Data extracted from a collection
• • • •
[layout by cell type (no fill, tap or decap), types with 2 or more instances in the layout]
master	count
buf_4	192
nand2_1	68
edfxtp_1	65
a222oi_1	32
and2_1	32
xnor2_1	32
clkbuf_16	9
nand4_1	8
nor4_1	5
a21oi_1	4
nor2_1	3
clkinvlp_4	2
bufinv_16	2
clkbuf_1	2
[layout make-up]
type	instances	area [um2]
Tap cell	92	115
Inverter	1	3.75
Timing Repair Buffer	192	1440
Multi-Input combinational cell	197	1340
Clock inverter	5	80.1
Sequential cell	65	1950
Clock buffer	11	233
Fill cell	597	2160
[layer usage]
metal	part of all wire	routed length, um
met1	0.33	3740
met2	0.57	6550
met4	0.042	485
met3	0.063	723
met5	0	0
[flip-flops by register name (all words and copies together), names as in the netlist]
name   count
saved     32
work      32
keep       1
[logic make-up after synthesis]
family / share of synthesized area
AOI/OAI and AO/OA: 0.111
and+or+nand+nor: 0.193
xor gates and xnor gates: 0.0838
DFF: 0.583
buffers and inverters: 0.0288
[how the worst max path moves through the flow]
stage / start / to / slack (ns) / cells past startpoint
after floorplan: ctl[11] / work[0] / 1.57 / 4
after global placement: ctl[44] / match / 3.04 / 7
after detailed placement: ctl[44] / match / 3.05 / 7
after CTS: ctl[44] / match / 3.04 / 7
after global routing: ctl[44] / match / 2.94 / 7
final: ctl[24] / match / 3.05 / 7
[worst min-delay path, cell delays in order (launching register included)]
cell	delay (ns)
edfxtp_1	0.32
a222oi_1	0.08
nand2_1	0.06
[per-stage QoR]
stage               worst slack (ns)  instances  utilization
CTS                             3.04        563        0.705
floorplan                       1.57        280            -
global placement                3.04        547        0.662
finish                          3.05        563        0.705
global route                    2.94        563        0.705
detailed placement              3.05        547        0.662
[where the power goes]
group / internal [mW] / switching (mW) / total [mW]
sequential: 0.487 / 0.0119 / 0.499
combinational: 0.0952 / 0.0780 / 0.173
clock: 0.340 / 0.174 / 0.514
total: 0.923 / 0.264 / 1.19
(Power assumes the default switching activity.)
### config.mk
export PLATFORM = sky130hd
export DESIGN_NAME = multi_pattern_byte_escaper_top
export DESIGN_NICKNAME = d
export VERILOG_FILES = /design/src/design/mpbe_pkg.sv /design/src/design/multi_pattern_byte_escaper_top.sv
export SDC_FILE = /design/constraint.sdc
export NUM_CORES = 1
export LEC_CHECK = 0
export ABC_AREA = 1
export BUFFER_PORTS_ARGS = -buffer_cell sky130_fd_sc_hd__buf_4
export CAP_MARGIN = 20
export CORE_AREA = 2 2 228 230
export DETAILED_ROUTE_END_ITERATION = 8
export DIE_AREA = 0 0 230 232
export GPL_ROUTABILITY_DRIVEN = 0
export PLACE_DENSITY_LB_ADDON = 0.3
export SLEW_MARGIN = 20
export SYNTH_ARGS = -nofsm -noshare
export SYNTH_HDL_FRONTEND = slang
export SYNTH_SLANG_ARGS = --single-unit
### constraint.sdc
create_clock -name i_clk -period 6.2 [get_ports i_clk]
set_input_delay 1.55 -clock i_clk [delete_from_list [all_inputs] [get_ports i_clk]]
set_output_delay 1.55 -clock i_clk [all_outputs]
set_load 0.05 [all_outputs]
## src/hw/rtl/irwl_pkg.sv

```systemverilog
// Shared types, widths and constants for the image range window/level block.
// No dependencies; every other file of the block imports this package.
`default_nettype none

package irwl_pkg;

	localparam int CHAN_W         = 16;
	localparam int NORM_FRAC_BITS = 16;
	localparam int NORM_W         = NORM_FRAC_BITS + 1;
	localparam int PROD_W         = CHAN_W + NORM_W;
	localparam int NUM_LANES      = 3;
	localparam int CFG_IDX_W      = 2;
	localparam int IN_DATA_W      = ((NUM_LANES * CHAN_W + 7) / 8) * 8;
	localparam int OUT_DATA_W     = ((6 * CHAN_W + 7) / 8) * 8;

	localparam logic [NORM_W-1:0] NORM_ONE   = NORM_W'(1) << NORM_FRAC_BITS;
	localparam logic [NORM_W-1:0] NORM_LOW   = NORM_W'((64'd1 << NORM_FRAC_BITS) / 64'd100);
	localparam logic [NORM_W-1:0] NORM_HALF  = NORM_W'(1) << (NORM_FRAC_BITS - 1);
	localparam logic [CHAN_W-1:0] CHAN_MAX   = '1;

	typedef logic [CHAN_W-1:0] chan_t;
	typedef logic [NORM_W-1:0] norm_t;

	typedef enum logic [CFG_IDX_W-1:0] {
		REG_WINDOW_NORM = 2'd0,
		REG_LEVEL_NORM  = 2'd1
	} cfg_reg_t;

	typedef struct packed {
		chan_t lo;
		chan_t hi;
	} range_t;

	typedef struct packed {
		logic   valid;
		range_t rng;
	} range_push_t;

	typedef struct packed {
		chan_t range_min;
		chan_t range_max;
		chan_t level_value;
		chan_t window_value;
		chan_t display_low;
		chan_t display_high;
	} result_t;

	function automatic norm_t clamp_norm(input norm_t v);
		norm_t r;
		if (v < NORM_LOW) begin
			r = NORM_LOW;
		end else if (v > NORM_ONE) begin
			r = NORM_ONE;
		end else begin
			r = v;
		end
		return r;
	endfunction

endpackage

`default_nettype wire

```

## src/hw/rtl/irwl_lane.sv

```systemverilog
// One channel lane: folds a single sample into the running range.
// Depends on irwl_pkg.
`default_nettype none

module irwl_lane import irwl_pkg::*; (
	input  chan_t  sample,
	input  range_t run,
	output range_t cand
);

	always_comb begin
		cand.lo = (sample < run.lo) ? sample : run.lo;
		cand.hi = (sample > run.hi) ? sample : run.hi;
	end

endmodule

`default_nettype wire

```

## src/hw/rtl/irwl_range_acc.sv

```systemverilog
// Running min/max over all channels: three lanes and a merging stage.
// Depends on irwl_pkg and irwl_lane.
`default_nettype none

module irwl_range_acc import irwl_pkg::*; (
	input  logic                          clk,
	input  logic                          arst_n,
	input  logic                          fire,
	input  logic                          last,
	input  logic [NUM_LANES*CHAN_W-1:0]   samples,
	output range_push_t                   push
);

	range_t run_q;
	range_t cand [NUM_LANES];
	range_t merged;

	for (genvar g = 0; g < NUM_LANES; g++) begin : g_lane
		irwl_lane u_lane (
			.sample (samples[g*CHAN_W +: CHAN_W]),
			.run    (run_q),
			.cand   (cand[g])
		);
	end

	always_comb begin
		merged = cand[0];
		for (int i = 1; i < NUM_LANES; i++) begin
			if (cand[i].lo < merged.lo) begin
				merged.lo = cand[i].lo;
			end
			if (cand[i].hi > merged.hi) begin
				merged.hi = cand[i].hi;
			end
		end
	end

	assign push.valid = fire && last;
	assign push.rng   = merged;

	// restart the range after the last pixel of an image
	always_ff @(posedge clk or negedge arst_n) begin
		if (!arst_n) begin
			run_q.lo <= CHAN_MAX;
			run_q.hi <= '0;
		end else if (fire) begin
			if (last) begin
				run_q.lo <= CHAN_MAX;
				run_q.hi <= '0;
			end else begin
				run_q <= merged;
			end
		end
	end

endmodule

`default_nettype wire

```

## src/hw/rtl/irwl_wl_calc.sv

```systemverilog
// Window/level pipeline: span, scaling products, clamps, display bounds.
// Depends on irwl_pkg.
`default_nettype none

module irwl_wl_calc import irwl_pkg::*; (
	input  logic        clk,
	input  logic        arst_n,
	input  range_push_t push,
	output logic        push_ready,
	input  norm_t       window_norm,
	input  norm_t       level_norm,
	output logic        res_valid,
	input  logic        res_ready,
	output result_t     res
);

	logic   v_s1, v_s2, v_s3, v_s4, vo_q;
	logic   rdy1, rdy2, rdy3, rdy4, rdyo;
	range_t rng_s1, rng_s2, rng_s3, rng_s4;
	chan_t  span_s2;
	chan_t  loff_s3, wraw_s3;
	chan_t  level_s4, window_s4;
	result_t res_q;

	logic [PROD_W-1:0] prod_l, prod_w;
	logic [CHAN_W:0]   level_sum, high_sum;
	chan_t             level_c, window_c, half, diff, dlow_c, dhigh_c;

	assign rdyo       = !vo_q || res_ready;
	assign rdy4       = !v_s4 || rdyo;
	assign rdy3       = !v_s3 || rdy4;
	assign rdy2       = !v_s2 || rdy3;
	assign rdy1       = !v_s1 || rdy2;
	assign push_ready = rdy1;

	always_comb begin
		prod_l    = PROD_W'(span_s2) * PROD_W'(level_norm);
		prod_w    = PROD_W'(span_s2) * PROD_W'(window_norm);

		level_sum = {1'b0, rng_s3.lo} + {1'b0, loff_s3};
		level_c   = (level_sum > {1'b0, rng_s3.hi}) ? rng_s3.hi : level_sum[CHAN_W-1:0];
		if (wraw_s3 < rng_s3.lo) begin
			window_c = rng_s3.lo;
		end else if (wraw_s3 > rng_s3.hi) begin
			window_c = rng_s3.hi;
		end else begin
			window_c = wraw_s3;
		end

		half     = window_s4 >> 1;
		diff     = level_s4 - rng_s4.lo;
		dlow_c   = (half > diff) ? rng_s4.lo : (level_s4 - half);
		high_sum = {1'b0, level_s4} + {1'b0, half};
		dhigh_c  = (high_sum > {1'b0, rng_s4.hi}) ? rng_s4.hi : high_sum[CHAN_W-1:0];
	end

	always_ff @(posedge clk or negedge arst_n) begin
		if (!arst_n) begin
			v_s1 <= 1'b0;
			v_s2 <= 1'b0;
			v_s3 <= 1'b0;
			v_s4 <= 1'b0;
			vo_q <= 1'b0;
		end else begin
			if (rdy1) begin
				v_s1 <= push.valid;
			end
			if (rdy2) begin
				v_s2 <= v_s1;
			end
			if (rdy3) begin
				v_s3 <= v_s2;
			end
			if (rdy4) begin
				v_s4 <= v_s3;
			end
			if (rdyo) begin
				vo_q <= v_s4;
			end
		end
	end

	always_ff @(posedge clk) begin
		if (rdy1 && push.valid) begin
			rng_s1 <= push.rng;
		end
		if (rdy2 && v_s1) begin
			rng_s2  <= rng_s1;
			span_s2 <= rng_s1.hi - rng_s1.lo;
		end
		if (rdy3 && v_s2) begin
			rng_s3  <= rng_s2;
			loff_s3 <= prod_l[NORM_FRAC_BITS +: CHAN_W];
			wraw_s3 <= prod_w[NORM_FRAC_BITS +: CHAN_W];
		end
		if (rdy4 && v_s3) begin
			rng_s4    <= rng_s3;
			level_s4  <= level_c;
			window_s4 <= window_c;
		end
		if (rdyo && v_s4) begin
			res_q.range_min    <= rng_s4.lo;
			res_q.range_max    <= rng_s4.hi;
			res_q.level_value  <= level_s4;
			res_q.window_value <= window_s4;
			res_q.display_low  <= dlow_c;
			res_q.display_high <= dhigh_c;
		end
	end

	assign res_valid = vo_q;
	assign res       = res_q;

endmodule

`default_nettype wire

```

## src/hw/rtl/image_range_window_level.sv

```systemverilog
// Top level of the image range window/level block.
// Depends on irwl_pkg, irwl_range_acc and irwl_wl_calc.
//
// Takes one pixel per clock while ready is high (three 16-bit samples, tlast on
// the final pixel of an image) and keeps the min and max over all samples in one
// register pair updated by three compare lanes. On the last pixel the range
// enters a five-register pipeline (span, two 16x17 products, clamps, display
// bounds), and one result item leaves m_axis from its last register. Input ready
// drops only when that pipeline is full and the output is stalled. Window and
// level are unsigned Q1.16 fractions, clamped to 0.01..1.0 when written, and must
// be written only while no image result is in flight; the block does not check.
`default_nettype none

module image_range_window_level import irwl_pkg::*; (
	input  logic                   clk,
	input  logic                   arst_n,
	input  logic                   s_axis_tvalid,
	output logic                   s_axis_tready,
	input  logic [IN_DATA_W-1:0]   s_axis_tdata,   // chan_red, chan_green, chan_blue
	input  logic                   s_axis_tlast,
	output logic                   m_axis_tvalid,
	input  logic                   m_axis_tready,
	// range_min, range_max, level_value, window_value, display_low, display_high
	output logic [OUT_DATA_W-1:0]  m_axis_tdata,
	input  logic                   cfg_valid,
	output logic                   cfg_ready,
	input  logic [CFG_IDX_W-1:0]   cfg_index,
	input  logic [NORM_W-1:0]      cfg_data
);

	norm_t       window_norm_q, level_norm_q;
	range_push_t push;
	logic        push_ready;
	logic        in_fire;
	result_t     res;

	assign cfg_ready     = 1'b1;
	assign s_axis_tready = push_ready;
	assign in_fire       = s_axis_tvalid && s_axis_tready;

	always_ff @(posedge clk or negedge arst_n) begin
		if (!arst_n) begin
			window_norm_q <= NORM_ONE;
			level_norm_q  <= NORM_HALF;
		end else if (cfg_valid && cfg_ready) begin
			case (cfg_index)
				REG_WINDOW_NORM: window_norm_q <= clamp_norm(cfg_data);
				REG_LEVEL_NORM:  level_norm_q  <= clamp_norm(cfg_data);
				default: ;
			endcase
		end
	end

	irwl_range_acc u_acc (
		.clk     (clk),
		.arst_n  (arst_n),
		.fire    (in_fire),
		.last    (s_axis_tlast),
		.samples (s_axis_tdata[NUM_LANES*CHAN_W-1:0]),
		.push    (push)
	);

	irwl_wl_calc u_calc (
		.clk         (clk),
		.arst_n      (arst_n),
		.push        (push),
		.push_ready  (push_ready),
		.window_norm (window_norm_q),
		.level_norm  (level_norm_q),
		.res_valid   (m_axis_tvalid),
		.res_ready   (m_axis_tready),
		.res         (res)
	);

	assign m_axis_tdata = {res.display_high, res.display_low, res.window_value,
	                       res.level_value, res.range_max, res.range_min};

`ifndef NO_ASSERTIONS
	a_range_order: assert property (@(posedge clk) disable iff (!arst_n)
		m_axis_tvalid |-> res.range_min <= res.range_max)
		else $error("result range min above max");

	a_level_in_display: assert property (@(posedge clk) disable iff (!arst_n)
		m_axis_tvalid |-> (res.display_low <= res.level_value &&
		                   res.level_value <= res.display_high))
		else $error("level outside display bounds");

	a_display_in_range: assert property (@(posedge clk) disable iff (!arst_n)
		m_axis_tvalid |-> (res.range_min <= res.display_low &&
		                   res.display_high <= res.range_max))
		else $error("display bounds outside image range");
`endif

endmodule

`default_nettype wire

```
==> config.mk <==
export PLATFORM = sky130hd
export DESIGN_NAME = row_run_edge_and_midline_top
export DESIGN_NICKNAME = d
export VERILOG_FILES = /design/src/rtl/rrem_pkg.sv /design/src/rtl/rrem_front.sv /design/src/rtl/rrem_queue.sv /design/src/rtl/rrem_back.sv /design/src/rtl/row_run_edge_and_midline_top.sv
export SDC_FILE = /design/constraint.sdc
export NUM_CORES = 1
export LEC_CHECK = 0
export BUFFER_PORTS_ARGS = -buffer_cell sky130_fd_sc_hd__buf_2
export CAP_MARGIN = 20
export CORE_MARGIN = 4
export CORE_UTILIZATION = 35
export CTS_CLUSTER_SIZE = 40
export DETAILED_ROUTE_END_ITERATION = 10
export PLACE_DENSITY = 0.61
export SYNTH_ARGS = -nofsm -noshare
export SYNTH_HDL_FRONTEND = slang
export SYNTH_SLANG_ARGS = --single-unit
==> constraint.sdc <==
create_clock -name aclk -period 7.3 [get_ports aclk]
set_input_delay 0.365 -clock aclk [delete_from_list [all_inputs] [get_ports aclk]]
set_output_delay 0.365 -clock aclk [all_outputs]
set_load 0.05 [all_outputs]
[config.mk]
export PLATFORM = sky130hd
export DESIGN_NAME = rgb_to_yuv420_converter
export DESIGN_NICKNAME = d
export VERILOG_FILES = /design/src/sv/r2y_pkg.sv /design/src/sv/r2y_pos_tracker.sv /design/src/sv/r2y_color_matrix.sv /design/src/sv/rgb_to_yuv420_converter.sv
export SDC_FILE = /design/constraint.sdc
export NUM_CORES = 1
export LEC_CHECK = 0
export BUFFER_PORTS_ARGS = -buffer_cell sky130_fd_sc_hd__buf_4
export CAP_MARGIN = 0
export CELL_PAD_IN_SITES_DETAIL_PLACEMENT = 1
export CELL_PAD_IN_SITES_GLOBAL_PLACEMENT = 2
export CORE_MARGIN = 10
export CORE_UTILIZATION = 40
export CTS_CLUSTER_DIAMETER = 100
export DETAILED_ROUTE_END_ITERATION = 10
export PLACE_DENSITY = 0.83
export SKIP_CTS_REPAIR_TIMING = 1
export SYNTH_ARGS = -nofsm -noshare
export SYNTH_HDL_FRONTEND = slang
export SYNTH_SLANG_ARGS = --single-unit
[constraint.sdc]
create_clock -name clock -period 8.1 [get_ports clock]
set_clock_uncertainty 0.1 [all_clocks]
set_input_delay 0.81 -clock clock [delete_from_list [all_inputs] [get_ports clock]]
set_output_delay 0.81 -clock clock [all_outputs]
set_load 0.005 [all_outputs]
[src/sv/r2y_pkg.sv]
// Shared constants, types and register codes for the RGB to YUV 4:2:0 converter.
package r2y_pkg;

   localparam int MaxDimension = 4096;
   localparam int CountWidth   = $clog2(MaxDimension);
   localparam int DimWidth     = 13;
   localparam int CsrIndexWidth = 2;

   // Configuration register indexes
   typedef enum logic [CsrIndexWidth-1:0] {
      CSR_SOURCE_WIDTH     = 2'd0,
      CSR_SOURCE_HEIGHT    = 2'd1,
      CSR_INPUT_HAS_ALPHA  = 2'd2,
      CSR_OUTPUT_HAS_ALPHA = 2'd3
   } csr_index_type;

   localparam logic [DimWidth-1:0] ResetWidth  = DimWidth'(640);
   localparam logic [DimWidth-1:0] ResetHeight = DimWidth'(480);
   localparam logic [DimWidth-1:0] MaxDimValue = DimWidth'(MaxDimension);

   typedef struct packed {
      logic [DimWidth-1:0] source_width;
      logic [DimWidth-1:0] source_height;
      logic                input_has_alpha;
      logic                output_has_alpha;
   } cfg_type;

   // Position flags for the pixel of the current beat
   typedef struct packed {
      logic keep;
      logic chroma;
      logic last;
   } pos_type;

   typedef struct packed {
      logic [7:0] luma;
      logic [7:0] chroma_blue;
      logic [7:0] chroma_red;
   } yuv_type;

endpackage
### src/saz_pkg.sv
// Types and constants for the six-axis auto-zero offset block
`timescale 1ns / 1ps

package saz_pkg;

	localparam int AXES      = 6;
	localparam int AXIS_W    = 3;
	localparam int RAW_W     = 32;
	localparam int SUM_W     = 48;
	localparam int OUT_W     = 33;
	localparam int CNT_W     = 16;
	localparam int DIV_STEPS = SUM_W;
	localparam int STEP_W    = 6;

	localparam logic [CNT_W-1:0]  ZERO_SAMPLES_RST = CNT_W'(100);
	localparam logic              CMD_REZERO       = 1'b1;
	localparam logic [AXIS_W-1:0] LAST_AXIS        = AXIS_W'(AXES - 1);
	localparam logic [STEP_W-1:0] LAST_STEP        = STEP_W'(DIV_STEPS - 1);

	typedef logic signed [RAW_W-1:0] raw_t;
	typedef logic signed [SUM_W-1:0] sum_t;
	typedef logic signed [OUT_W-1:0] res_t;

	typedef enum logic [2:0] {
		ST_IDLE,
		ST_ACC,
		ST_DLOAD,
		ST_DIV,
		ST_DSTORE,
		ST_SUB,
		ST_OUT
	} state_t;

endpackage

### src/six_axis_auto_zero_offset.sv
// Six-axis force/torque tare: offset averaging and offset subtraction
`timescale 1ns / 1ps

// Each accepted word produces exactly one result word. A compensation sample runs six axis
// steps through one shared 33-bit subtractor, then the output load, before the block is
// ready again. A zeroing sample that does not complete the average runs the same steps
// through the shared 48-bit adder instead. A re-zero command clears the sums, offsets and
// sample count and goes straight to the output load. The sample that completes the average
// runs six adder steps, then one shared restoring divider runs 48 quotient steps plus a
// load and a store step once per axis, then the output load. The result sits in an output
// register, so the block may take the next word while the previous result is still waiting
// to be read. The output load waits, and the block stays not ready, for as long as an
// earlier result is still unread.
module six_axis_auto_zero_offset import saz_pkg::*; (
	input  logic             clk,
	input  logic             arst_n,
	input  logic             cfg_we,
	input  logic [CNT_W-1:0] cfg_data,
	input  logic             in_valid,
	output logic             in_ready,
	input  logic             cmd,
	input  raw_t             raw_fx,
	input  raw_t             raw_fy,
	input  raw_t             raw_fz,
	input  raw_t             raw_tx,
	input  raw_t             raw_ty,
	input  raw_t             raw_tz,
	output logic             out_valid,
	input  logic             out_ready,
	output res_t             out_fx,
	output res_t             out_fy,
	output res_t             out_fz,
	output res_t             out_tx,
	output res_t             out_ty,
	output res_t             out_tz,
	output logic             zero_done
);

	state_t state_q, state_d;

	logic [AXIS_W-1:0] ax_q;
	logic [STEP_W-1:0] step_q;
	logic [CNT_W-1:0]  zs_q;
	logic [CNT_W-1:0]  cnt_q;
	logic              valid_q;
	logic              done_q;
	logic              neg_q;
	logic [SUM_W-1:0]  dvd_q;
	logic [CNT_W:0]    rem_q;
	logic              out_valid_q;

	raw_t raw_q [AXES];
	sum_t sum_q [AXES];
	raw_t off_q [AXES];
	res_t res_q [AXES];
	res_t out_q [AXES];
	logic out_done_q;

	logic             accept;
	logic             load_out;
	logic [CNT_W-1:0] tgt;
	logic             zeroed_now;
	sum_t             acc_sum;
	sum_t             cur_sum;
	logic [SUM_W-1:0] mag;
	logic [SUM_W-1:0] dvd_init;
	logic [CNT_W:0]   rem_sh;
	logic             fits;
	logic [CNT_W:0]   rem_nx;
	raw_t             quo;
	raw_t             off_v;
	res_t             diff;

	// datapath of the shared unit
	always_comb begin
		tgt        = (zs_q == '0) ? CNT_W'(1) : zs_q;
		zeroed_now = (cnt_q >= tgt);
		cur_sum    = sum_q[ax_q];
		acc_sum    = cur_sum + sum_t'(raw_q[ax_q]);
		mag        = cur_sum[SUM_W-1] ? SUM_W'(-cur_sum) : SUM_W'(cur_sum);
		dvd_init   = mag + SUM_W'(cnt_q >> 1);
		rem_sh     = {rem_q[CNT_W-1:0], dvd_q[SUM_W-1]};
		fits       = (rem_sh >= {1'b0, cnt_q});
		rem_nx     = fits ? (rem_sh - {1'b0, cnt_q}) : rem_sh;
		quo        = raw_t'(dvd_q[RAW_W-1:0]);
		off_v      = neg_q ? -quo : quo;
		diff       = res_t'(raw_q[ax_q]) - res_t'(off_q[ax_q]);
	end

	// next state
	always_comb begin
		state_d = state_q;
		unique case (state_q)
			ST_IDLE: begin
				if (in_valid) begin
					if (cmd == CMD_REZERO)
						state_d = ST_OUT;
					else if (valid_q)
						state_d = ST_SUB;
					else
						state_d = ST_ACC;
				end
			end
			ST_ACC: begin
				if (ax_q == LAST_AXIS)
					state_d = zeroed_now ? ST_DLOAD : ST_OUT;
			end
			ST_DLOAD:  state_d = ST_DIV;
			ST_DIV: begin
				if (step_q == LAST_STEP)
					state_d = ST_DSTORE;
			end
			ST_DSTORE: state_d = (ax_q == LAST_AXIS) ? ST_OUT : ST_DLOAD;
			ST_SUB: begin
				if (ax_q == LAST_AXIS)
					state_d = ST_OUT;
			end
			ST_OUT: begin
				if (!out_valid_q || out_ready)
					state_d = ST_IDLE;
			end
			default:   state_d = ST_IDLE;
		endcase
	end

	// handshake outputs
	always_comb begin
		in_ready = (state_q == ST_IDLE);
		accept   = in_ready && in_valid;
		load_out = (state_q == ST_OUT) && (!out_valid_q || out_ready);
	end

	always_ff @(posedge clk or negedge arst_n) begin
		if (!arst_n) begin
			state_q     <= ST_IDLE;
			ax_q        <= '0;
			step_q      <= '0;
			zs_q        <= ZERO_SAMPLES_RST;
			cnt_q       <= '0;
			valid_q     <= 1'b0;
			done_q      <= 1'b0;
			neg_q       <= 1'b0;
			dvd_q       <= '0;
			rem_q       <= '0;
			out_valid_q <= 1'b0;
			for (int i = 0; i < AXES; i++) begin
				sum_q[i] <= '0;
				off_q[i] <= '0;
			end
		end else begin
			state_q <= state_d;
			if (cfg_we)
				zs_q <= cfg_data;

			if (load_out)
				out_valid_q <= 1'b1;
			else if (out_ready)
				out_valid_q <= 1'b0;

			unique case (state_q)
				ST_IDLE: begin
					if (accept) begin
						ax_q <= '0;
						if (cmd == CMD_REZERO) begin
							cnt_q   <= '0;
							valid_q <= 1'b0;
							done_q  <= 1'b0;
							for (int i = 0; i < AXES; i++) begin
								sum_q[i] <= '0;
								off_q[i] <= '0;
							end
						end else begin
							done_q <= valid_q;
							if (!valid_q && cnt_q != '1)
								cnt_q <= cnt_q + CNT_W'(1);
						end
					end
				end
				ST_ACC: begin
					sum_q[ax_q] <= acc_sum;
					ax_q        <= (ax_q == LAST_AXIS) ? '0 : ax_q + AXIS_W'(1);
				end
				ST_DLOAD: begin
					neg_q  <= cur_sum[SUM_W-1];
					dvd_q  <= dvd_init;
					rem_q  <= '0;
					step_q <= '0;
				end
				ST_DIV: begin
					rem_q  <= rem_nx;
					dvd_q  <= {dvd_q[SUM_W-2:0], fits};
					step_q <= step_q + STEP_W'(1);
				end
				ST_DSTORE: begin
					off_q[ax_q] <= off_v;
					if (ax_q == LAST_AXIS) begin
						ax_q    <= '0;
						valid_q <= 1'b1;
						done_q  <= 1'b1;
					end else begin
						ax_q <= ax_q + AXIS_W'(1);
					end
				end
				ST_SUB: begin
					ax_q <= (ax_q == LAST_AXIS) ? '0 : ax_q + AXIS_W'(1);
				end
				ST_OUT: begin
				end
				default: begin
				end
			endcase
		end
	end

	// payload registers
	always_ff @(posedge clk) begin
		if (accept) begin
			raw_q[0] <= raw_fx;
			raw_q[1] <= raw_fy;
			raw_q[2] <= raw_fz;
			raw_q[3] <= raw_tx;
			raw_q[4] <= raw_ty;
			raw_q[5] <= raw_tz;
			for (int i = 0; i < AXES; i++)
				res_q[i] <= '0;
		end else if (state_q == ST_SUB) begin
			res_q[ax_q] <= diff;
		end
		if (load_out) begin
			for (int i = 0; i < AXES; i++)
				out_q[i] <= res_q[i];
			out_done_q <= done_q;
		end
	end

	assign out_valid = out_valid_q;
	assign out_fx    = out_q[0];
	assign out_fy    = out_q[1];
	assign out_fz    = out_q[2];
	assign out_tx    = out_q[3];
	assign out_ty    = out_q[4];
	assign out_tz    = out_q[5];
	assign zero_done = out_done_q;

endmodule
• • • •
* EXERCISE DIRECTIONS: Restate, word for word and with nothing added, the lines from the beginning of the records above through the line that contains "final: ctl[24] / match / 3.05 / 7".

* SOLUTION TO THE PROBLEM:
[layout by cell type (no fill, tap or decap), types with 2 or more instances in the layout]
master	count
buf_4	192
nand2_1	68
edfxtp_1	65
a222oi_1	32
and2_1	32
xnor2_1	32
clkbuf_16	9
nand4_1	8
nor4_1	5
a21oi_1	4
nor2_1	3
clkinvlp_4	2
bufinv_16	2
clkbuf_1	2
[layout make-up]
type	instances	area [um2]
Tap cell	92	115
Inverter	1	3.75
Timing Repair Buffer	192	1440
Multi-Input combinational cell	197	1340
Clock inverter	5	80.1
Sequential cell	65	1950
Clock buffer	11	233
Fill cell	597	2160
[layer usage]
metal	part of all wire	routed length, um
met1	0.33	3740
met2	0.57	6550
met4	0.042	485
met3	0.063	723
met5	0	0
[flip-flops by register name (all words and copies together), names as in the netlist]
name   count
saved     32
work      32
keep       1
[logic make-up after synthesis]
family / share of synthesized area
AOI/OAI and AO/OA: 0.111
and+or+nand+nor: 0.193
xor gates and xnor gates: 0.0838
DFF: 0.583
buffers and inverters: 0.0288
[how the worst max path moves through the flow]
stage / start / to / slack (ns) / cells past startpoint
after floorplan: ctl[11] / work[0] / 1.57 / 4
after global placement: ctl[44] / match / 3.04 / 7
after detailed placement: ctl[44] / match / 3.05 / 7
after CTS: ctl[44] / match / 3.04 / 7
after global routing: ctl[44] / match / 2.94 / 7
final: ctl[24] / match / 3.05 / 7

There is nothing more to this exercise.